======== SUPPLIED DATA ========

$ cat src/rtl/obi_sram_bridge.sv
// OBI slave to single-port synchronous SRAM bridge with address window decode.
// Define OBI_SRAM_ERR_EN to add the err_o out-of-window response flag.
module obi_sram_bridge #(
    parameter int unsigned ADDR_WIDTH = 8,
    parameter logic [31:0] BASE_ADDR  = 32'h3000_0000,
    parameter int unsigned RD_LATENCY = 1,
    parameter int unsigned GNT_WAIT   = 0,
    parameter bit          WR_RVALID  = 1'b0
) (
    input  logic                  clk_i,
    input  logic                  rst_i,
    input  logic                  req_i,
    output logic                  gnt_o,
    input  logic [31:0]           addr_i,
    input  logic                  we_i,
    input  logic [3:0]            be_i,
    input  logic [31:0]           wdata_i,
    output logic                  rvalid_o,
    output logic [31:0]           rdata_o,
`ifdef OBI_SRAM_ERR_EN
    output logic                  err_o,
`endif
    output logic                  sram_csb_o,
    output logic                  sram_web_o,
    output logic [3:0]            sram_wmask_o,
    output logic [ADDR_WIDTH-1:0] sram_addr_o,
    output logic [31:0]           sram_din_o,
    input  logic [31:0]           sram_dout_i
);

    localparam int unsigned PW = 3 * RD_LATENCY;
    localparam logic [2:0]  GW = 3'(GNT_WAIT);

    logic [2:0]    wcnt;
    logic [2:0]    wcnt_d;
    logic          accept;
    logic          hit;
    logic          rsp_v;
    logic [2:0]    stage_in;
    logic [2:0]    stage_out;
    logic [PW-1:0] pipe_q;
    logic          out_miss;
    logic          out_zero;
    logic          unused_addr;

    assign unused_addr = ^addr_i[1:0];

    // Window is aligned to its size, so only the upper bits need matching.
    assign hit = (addr_i[31:ADDR_WIDTH+2] == BASE_ADDR[31:ADDR_WIDTH+2]);

    always_comb begin
        gnt_o  = req_i && !rst_i && (wcnt == GW);
        wcnt_d = 3'd0;
        if (req_i && !gnt_o) begin
            wcnt_d = wcnt + 3'd1;
        end
    end

    assign accept = req_i && gnt_o;

    assign sram_csb_o   = !(accept && hit && (!we_i || (|be_i)));
    assign sram_web_o   = !(accept && we_i);
    assign sram_wmask_o = be_i;
    assign sram_addr_o  = addr_i[ADDR_WIDTH+1:2];
    assign sram_din_o   = wdata_i;

    // Stage bits: {valid, miss, force-zero data}.
    assign rsp_v    = accept && (!we_i || WR_RVALID);
    assign stage_in = {rsp_v, !hit, !hit || we_i};

    always_ff @(posedge clk_i or posedge rst_i) begin
        if (rst_i) begin
            wcnt   <= 3'd0;
            pipe_q <= '0;
        end else begin
            wcnt   <= wcnt_d;
            pipe_q <= PW'({pipe_q, stage_in});
        end
    end

    assign stage_out = pipe_q[PW-1 -: 3];
    assign rvalid_o  = stage_out[2];
    assign out_miss  = stage_out[1];
    assign out_zero  = stage_out[0];

    assign rdata_o = (rvalid_o && !out_zero) ? sram_dout_i : 32'h0;

`ifdef OBI_SRAM_ERR_EN
    assign err_o = rvalid_o && out_miss;
`else
    logic unused_miss;
    assign unused_miss = out_miss;
`endif

endmodule
$ cat config.mk
export PLATFORM = sky130hd
export DESIGN_NAME = obi_sram_bridge
export DESIGN_NICKNAME = d
export VERILOG_FILES = /design/src/rtl/obi_sram_bridge.sv
export SDC_FILE = /design/constraint.sdc
export NUM_CORES = 1
export LEC_CHECK = 0
export CAP_MARGIN = 10
export CORE_MARGIN = 2
export CORE_UTILIZATION = 18
export CTS_CLUSTER_DIAMETER = 150
export DETAILED_ROUTE_END_ITERATION = 8
export GPL_TIMING_DRIVEN = 0
export PLACE_DENSITY = 0.81
export SLEW_MARGIN = 20
export SYNTH_ARGS = -nofsm -noshare
export SYNTH_HDL_FRONTEND = slang
export SYNTH_SLANG_ARGS = --single-unit
$ cat constraint.sdc
create_clock -name clk_i -period 1.5 [get_ports clk_i]
set_clock_uncertainty 0.1 [all_clocks]
set_input_delay 0.3 -clock clk_i [delete_from_list [all_inputs] [get_ports clk_i]]
set_output_delay 0.3 -clock clk_i [all_outputs]
set_load 0.1 [all_outputs]
==> metrics.md, run 1 <==
| Metric | Value |
|---|---|
| Max Root-Sink Buffers | `2` |
| Syn Nets | `216` |
| WP data arrival | `1470 ps` |
| Clock power frac | `18.6%` |
| Core Util, Final | `69.4%` |
| Rel. slew slack | `62.2%` |
| Total Power | `1.32 mW` |
| TritonCTS Buffers | `3` |
| Num ports | `184` |
| WS Path Type | `input pin to primary output` |
| First-pass GRT wire length | `6470 µm` |
| Warnings, synthesis | `0` |
| Comb pwr share | `70.1%` |
| DR vias | `1255` |
| Slew Limit Fails | `0` |
| Pint | `647 µW` |
| VDD IR max | `0.394 mV` |
| Cell with the most instances after synthesis | `buf_4` |
| Final nets | `369` |
| Dominant cell type by area after synthesis | `buf_4` |
| Hold-fix buffers, CTS | `0` |
| Area growth from synthesis to layout | `264%` |
| Mapped cell area | `841 µm²` |
| Max-cap viol count | `0` |
| Failing checks | `setup timing` |
| Global placement routability congestion | `0.719` |
| Critical Path Sink Type | `primary output` |
| Asr flop ratio synth | `100%` |
| Post-DP HPWL | `3450 µm` |
| 1st-iter DRT viols | `13` |
| Number of diodes | `0` |
| Mean Syn Cell Area | `7.64 µm²` |
| Top cell type's share of synthesized area | `39.3%` |
| Placeable Area | `0.00441 mm²` |
| Final Hold Viols | `0` |
| Vias in the first global route | `1275` |
| Share of layout cells above drive strength 1 | `70.2%` |
| Die Wd | `72.3 µm` |
| Routed Antenna Nets | `0` |
| Synth area leaders | `buf_4 (39%), and2_1 (24%), dfrtp_1 (15%)` |
| Setup WS post-layout | `-366 ps` |
| Rows | `24` |
| Final setup violating endpoints | `35` |
| Synth top cells by count | `buf_4 (44), and2_1 (32), dfrtp_1 (5)` |
| Clk Latency, worst-skew pair | `220 ps` |
| Most used DFF post-synth | `dfrtp_1` |
| Max Freq | `536 MHz` |
| Initial antenna violation count | `0` |
| Flop pwr share | `11.4%` |
| GRT overflow | `0` |
| Largest fanout on the critical path | `2` |
| Mean routed wirelength per cell | `15.2 µm` |
| Number of synthesized register bits | `5` |
| Distinct cell type count after synthesis | `20` |
| Clock Pin Slew Worst Setup and Hold Paths | `30 ps` |
| Post-synthesis sequential area ratio | `14.9%` |
| Initial Util | `19.0%` |
| Vias/cell | `4.00` |
| Post-synth EDFFs | `0` |
| Die Height | `72.3 µm` |
| Switching pwr | `671 µW` |
| Status | `finished with violations` |
| Final WL | `4760 µm` |
| Sinks on Clock Net | `5` |
| CTS tree | `yes` |
| Required @ worst endpoint | `1100 ps` |
| PortBufs | `141` |
| Total global-route track usage | `16.0%` |
| Minimum clock period | `1870 ps` |
| Cells after Synth | `110` |
| RSZ-0062 raised after global routing | `true` |
| Setup crit start kind | `input pin` |
| Pleak | `1.36 nW` |
| Switch share | `50.9%` |
| Initial DRT Pass Iterations | `3` |
| H-tree lvl count | `1` |
| Final period util | `124%` |
| Clock Tree Root | `clkbuf_8` |
| # DRC | `0` |
| Pwr dens | `430 mW/mm²` |
| Worst slew pin tran | `570 ps` |
| Die area | `0.00523 mm²` |
| Largest net degree at the start of global routing | `11` |
| Hold Path Class | `input pin to async pin` |
## placed cells by master, fill, tap and decap left out, types with 2 or more instances in the layout
cell type	n
inv_1	3
clkdlybuf4s15_2	40
clkdlybuf4s50_1	39
nor2_1	3
buf_12	38
and2_4	32
dfrtp_1	4
buf_8	3
dlygate4sd2_1	19
clkbuf_8	3
buf_4	47
clkbuf_4	2
clkbuf_16	2
nor4_2	2
buf_2	3
## routing by layer
layer,up-vias,wire length [µm],GRT usage [%]
li1,608,-,-
met1,561,1500,16.4
met2,80,2780,31.6
met3,6,403,3.89
met4,0,77,4.61
met5,-,0,0
## area by class of cell
| cell class | count | area (µm²) |
|---|---|---|
| multi-input cells | 54 | 539 |
| repair buffers | 148 | 1890 |
| well taps | 52 | 65.1 |
| fillers | 330 | 1350 |
| plain buffers | 47 | 375 |
| clock buffers | 4 | 45.0 |
| flip-flops and latches | 5 | 129 |
| inverters | 4 | 18.8 |
## path summary, 6_finish.rpt
kind                       cells past startpoint  slack, ps         startpoint                  end
min                                            2         20              rst_i  pipe_q[2]$_DFF_PP0_
min in group clk_i                             2        440  wcnt[0]$_DFF_PP0_    wcnt[0]$_DFF_PP0_
min reg2reg                                    2        440  wcnt[0]$_DFF_PP0_    wcnt[0]$_DFF_PP0_
max                                            5       -370         addr_i[21]           sram_csb_o
max in group asynchronous                      2       1100              rst_i  pipe_q[2]$_DFF_PP0_
max reg2reg                                    4        260  wcnt[1]$_DFF_PP0_    wcnt[1]$_DFF_PP0_
## flip-flops by register name, indices dropped and copies added, names as in the netlist
name	cells
pipe_q	2
wcnt	3
## through the flow
stage               cells  hold slack (ps)  setup WS, ps  TNS, ps  area, µm²
floorplan             110            -21.5          -417    -8110       1020
global placement      303              348         -1380   -53910       2500
detailed placement    303              361         -1390   -54380       2500
CTS                   312             20.1          -380    -9170       2990
global route          314             47.9          -446   -10910       3060
finish                314             16.9          -366    -9730       3060
## worst max-delay path, stage by stage
cell	delay, ps
dlygate4sd2_1	230
or4_4	420
nor3_4	230
nand3_4	100
buf_12	180
## logic make-up after synthesis
logic type,Yosys count,share of synthesized area (%)
buffers and inverters,51,42.4
AND/OR/NAND/NOR,50,38.1
flip-flops,5,14.9
adder cells (fa/ha/maj),2,2.98
AO/OA/AOI/OAI,1,0.595
XOR/XNOR,1,1.04
## power groups by stage
stage	sequential (mW)	clock [mW]	combinational (mW)
6_report	0.150	0.245	0.923
5_1_grt	0.151	0.263	0.954
4_1_cts	0.150	0.253	0.919
3_5_place_dp	0.153	0	0.928
3_3_place_gp	0.152	0	0.921
2_1_floorplan	0.161	0	0.624
## timing repair
item	4_1_cts	5_1_grt
setup endpoints to repair	81	38
pin swaps	11	4
cloned	1	2
gates resized for setup	501	7
setup buffers	4	2
Power figures use the tool's default switching activity.
==> run 2: changes to the inputs <==
- ABC_AREA: not set -> 1
- CORE_UTILIZATION: 18 -> 20
- PLACE_DENSITY: 0.81 -> 0.82
==> metrics.md, run 2 <==
| Metric | Value |
|---|---|
| Status | `finished with violations` |
| Failing checks | `setup timing` |
| WP data arrival | `1450 ps (-20 ps)` |
| First-pass GRT wire length | `7220 µm (+12%)` |
| Vias in the first global route | `1478 (+16%)` |
| Most used DFF post-synth | `dfrtp_1` |
| Post-synthesis sequential area ratio | `12.9% (-2.0 points)` |
| Flop pwr share | `10.9% (-0.5 points)` |
| Hold-fix buffers, CTS | `0 (unchanged)` |
| Cell with the most instances after synthesis | `inv_1` |
| Hold Path Class | `input pin to async pin` |
| Clk Latency, worst-skew pair | `220 ps (about the same)` |
| WS Path Type | `flop to primary output` |
| Worst-path cell chain | `inv_1 -> ha_2 -> nand2_2 -> nor3_4 -> nand2_1 -> inv_2 -> nand3_4 -> buf_12` |
| Placeable Area | `0.00469 mm² (+6.3%)` |
| Total global-route track usage | `17.1% (+1.1 points)` |
| CP Launch Point | `wcnt[1]$_DFF_PP0_` |
| TritonCTS Buffers | `3 (unchanged)` |
| Max Root-Sink Buffers | `2 (unchanged)` |
| Top reg by flops | `wcnt` |
| Cells after Synth | `175 (+59%)` |
| Critical path depth | `8 (+3)` |
| Commonest non-fill, non-tap cell in the layout | `clkdlybuf4s50_1` |
| Rows | `25 (+4.2%)` |
| Sinks on Clock Net | `5 (unchanged)` |
| Top cell type's share of synthesized area | `34.0% (-5.3 points)` |
| R2R depth | `8 (+4)` |
| Critical path's largest stage delay | `370 ps (-50 ps)` |
| Syn Nets | `281 (+30%)` |
| Switching pwr | `720 µW (+7.3%)` |
| Die Wd | `73.7 µm (+1.9%)` |
| Distinct cell type count after synthesis | `11 (-45%)` |
| Final Hold Viols | `0 (unchanged)` |
| Mean Syn Cell Area | `5.56 µm² (-27%)` |
| Initial DRT Pass Iterations | `4 (+1)` |
| Worst slew pin tran | `570 ps (-0.239 ps)` |
| Pwr dens | `417 mW/mm² (-3.1%)` |
| Clock power frac | `17.6% (-1.0 points)` |
| Post-synth EDFFs | `0 (unchanged)` |
| VDD IR max | `0.680 mV (+73%)` |
| Slowest CP cell | `dfrtp_1` |
| Final nets | `436 (+18%)` |
| Largest net degree at the start of global routing | `9 (-2)` |
| Num ports | `184 (unchanged)` |
| Number of diodes | `0 (unchanged)` |
| Clock Tree Root | `clkbuf_8` |
| Mapped cell area | `972 µm² (+16%)` |
| Largest fanout on the critical path | `3 (+1)` |
| Area growth from synthesis to layout | `247%` |
| Crit path max-delay family | `simple AND/OR/NAND/NOR gates` |
| Die Height | `73.7 µm (+1.9%)` |
| Max FFs per register | `3 (unchanged)` |
| Comb pwr share | `71.5% (+1.4 points)` |
| Critical Path Sink Type | `primary output` |
| Final period util | `124% (-0.86 points)` |
| Rel. slew slack | `62.2% (about the same)` |
| PortBufs | `141 (unchanged)` |
| Total Power | `1.41 mW (+6.9%)` |
| Asr flop ratio synth | `100% (unchanged)` |
| Post-DP HPWL | `3530 µm (+2.1%)` |
| Setup_tns | `-5180 ps (+4550 ps)` |
| Setup WS post-layout | `-353 ps (+12.9 ps)` |
| Max Freq | `540 MHz (+0.70%)` |
| Number of synthesized register bits | `5 (unchanged)` |
| Share of layout cells above drive strength 1 | `55.9% (-14 points)` |
| RSZ-0062 raised after global routing | `true` |
| Initial antenna violation count | `0 (unchanged)` |
| Pleak | `1.60 nW (+17%)` |
| Dominant cell type by area after synthesis | `buf_4` |
| Synth area leaders | `buf_4 (34%), inv_1 (21%), nor2_1 (17%)` |
| Critical R2R Launch | `wcnt[1]$_DFF_PP0_` |
| Final setup violating endpoints | `34 (-2.9%)` |
| Leading cell types in the layout, fill and taps excluded | `clkdlybuf4s50_1 (58), inv_1 (50), buf_4 (50)` |
| Largest regs | `wcnt: 3 flops, pipe_q: 2 flops` |
| CTS tree | `yes` |
| Minimum clock period | `1850 ps (-12.9 ps)` |
| H-tree lvl count | `1 (unchanged)` |
| Mean routed wirelength per cell | `13.3 µm (-12%)` |
| Setup crit start kind | `flop` |
| Global placement routability congestion | `0.740 (+2.9%)` |
| DR vias | `1455 (+16%)` |
| Hold slack | `287 ps (+270 ps)` |
| Max-cap viol count | `0 (unchanged)` |
| Final WL | `5100 µm (+7.1%)` |
| Switch share | `51.1% (+0.19 points)` |
| Place WS | `-1260 ps (+126 ps)` |
| Required @ worst endpoint | `1100 ps (about the same)` |
| # DRC | `0 (unchanged)` |
| Vias/cell | `3.80 (-5.0%)` |
| Slew Limit Fails | `0 (unchanged)` |
| 1st-iter DRT viols | `10 (-3)` |
| Synth top cells by count | `inv_1 (54), nor2_1 (45), buf_4 (44)` |
| Routed Antenna Nets | `0 (unchanged)` |
| Pint | `688 µW (+6.4%)` |
| Clock Pin Slew Worst Setup and Hold Paths | `30 ps (about the same)` |
| GRT overflow | `0 (unchanged)` |
| Worst Path Buf+Inv | `3 (+1)` |
| Initial Util | `20.7% (+1.7 points)` |
| Die area | `0.00543 mm² (+3.8%)` |
| Warnings, synthesis | `0 (unchanged)` |
## run 2: changes by cell type in the layout (fill, tap and decap cells not counted), sizes merged, moves of 14 or more
cell	before	now
nor2	3	45
nand2	2	16
and2	32	0
clkdlybuf4s50	39	58
inv	3	54
dlygate4sd2	19	0
## run 2: what timing repair did
action | in CTS | in global routing
pin swaps | 9 | 8
cloned | 3 | 0
buffers inserted | 9 | 2
endpoints found under the setup margin | 80 | 40
gates resized for setup | 484 | 17
## run 2: kinds of logic after synthesis
logic type | count (synthesis) | synth area share, %
buffers and inverters | 101 | 56.4
AND/OR/NAND/NOR | 66 | 27.3
flip-flops | 5 | 12.9
adder cells (fa/ha/maj) | 2 | 2.57
XOR/XNOR | 1 | 0.901
## run 2: per-stage QoR
step	cell area, µm²	std cells	util (%)
6_report	3380	383	72.0
5_1_grt	3380	383	72.0
4_1_cts	3430	386	73.0
3_5_place_dp	2780	370	59.2
3_3_place_gp	2780	370	59.2
2_1_floorplan	1300	175	-
## run 2: worst paths after layout
path	endpoint	slack, ps
max in group asynchronous	pipe_q[2]$_DFF_PP0_	810
min in group clk_i	wcnt[0]$_DFF_PP0_	460
setup reg to reg	wcnt[0]$_DFF_PP0_	100
hold reg to reg	wcnt[0]$_DFF_PP0_	460
setup / recovery	sram_csb_o	-350
hold / removal	wcnt[1]$_DFF_PP0_	290
## run 2: layout make-up
class	instances	area (µm²)
tap	54	67.6
timing repair buffer	152	1990
multi-input combinational	69	593
fill	337	1310
buffer	45	350
sequential	5	129
clock buffer	4	45.0
inverter	54	203
## run 2: layer usage
| layer | routed length (µm) | global-route usage (%) | vias up |
|---|---|---|---|
| met3 | 336 | 3.84 | 6 |
| met1 | 1550 | 16.7 | 647 |
| met5 | 0 | 0 | - |
| met4 | 87 | 3.23 | 0 |
| li1 | - | - | 740 |
| met2 | 3120 | 35.6 | 62 |
## run 2: power groups by stage
stage / sequential (mW) / combinational [mW] / clock [mW]
2_1_floorplan: 0.163 / 0.670 / 0
3_3_place_gp: 0.154 / 0.965 / 0
3_5_place_dp: 0.155 / 0.974 / 0
4_1_cts: 0.152 / 0.993 / 0.260
5_1_grt: 0.153 / 1.05 / 0.260
6_report: 0.153 / 1.01 / 0.248
==> run 3: changes to the inputs <==
- CORE_MARGIN: 2 -> 5
==> metrics.md, run 3 (synthesis gave the netlist of run 2 again) <==
| Metric | Value |
|---|---|
| Num ports | `184 (unchanged)` |
| Final Non-Filler Cells | `395 (+3.1%)` |
| Hold slack | `291 ps (+4.31 ps)` |
| CTS tree | `yes` |
| Pwr dens | `411 mW/mm² (-1.3%)` |
| 1st-iter DRT viols | `7 (-3)` |
| Status | `finished with violations` |
| Slew Limit Fails | `0 (unchanged)` |
| Post-DP HPWL | `4360 µm (+24%)` |
| GRT overflow | `0 (unchanged)` |
| Worst slew pin tran | `563 ps (-7.22 ps)` |
| WP data arrival | `1440 ps (about the same)` |
| CP Launch Point | `wcnt[1]$_DFF_PP0_` |
| Total global-route track usage | `16.0% (-1.1 points)` |
| Clk Latency, worst-skew pair | `220 ps (about the same)` |
| VDD IR max | `0.594 mV (-13%)` |
| Final nets | `435 (-0.23%)` |
| Largest regs | `wcnt: 3 flops, pipe_q: 2 flops` |
| First-pass GRT wire length | `7840 µm (+8.6%)` |
| Pleak | `1.61 nW (+1.0%)` |
| Number of diodes | `0 (unchanged)` |
| Clock Pin Slew Worst Setup and Hold Paths | `40 ps (about the same)` |
| Final period util | `122% (-1.1 points)` |
| Die Wd | `79.7 µm (+8.1%)` |
| Rows | `25 (unchanged)` |
| Mean routed wirelength per cell | `14.5 µm (+8.8%)` |
| WS Path Type | `flop to primary output` |
| H-tree lvl count | `1 (unchanged)` |
| TritonCTS Buffers | `3 (unchanged)` |
| Setup crit start kind | `flop` |
| Vias in the first global route | `1510 (+2.2%)` |
| Critical Path Sink Type | `primary output` |
| Commonest non-fill, non-tap cell in the layout | `inv_1` |
| Vias/cell | `3.82 (+0.49%)` |
| Top reg by flops | `wcnt` |
| Global placement routability congestion | `0.771 (+4.3%)` |
| Largest net degree at the start of global routing | `9 (unchanged)` |
| Initial DRT Pass Iterations | `2 (-2)` |
| Hold Path Class | `input pin to async pin` |
| Largest fanout on the critical path | `3 (unchanged)` |
| DR vias | `1508 (+3.6%)` |
| Final Hold Viols | `0 (unchanged)` |
| Initial antenna violation count | `0 (unchanged)` |
| PortBufs | `141 (unchanged)` |
| Area growth from synthesis to layout | `251%` |
| Max Root-Sink Buffers | `2 (unchanged)` |
| Placed cells | `383 (+3.5%)` |
| Minimum clock period | `1840 ps (-15.8 ps)` |
| Fill cells | `326 (-3.3%)` |
| Failing checks | `setup timing` |
| Final setup violating endpoints | `35 (+2.9%)` |
| Rel. slew slack | `62.6% (+0.48 points)` |
| Max Freq | `544 MHz (+0.86%)` |
| Leading cell types in the layout, fill and taps excluded | `inv_1 (50), clkdlybuf4s50_1 (49), buf_4 (48)` |
| Initial Util | `20.6% (-0.14 points)` |
| Die Height | `79.7 µm (+8.1%)` |
| Hold-fix buffers, CTS | `0 (unchanged)` |
| Final WL | `5720 µm (+12%)` |
| Clock Tree Root | `clkbuf_8` |
| Max FFs per register | `3 (unchanged)` |
| Share of layout cells above drive strength 1 | `55.8% (-0.13 points)` |
| Placeable Area | `0.00472 mm² (+0.67%)` |
| Critical R2R Launch | `wcnt[1]$_DFF_PP0_` |
| # DRC | `0 (unchanged)` |
| Max-cap viol count | `0 (unchanged)` |
| Die area | `0.00636 mm² (+17%)` |
| RSZ-0062 raised after global routing | `true` |
| Sinks on Clock Net | `5 (unchanged)` |
| Routed Antenna Nets | `0 (unchanged)` |
| Setup WS post-layout | `-337 ps (+15.8 ps)` |
| Required @ worst endpoint | `1100 ps (about the same)` |
run 3: cell types whose count changed in the layout (fill, tap and decap cells not counted), sizes merged:
cell,before,now
clkdlybuf4s50,58,49
dlymetal6s2s,3,1
buf,96,95
dlygate4sd2,0,11
run 3: layout make-up:
class	instances	area (µm²)	area share [%]
Timing Repair Buffer	149	1960	57.3
Tap cell	67	83.8	2.46
Inverter	54	203	5.94
Sequential cell	5	129	3.77
Clock buffer	4	45.0	1.32
Buffer	47	390	11.4
Multi-Input combinational cell	69	608	17.8
run 3: routing by layer:
layer  global-route usage (%)  part of all wire [%]  routed length [µm]  vias up
met5                        0                     0                   0        -
met4                     3.78                   2.3                 131        0
met3                     3.84                   7.4                 425       12
met2                     34.7                    62                3540       70
met1                     14.1                    28                1620      685
li1                         -                     -                   -      741
run 3: metrics by stage:
stage | power [mW] | instance area, µm² | worst slack [ps] | utilization [%] | setup TNS, ps
after floorplan | 0.832 | 1300 | -924 | - | -13430
after global placement | 1.12 | 2800 | -1250 | 59.2 | -53670
after detailed placement | 1.14 | 2800 | -1270 | 59.2 | -54370
after CTS | 1.39 | 3350 | -288 | 71.0 | -6160
after global routing | 1.46 | 3410 | -395 | 72.3 | -7560
final | 1.40 | 3410 | -337 | 72.3 | -5740
run 3: worst max-delay path, cell delays in order, from the launching register on:
cell and delay (ps):
dfrtp_1 390, inv_2 90, ha_4 140, nand2_4 50, nor3_4 160, buf_4 170, nand2_4 50, buf_8 170
run 3: what timing repair did:
action	in CTS	in global routing
cloned	3	0
pin swaps	15	5
endpoints found under the setup margin	80	39
gates resized for setup	490	12
buffers inserted	3	2
run 3: final timing paths:
path	endpoint	slack [ps]	cells past startpoint
worst min register to register	wcnt[0]$_DFF_PP0_	460	2
max in group asynchronous	pipe_q[2]$_DFF_PP0_	820	2
min in group clk_i	wcnt[0]$_DFF_PP0_	460	2
worst min-delay path	pipe_q[2]$_DFF_PP0_	290	2
worst max-delay path	sram_web_o	-340	7
worst max register to register	wcnt[0]$_DFF_PP0_	80	8
run 3: power breakdown:
group	total, mW	leakage, nW	switching (mW)	internal [mW]
sequential	0.154	0.0604	0.00905	0.145
combinational	1.01	1.53	0.654	0.352
clock	0.245	0.0228	0.0626	0.182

========

EXERCISE DIRECTIONS |
Beginning with the first line of the listing above, print each line exactly until you have printed the line that contains "parameter int unsigned ADDR_WIDTH".

OUTPUT BELOW |
$ cat src/rtl/obi_sram_bridge.sv
// OBI slave to single-port synchronous SRAM bridge with address window decode.
// Define OBI_SRAM_ERR_EN to add the err_o out-of-window response flag.
module obi_sram_bridge #(
    parameter int unsigned ADDR_WIDTH = 8,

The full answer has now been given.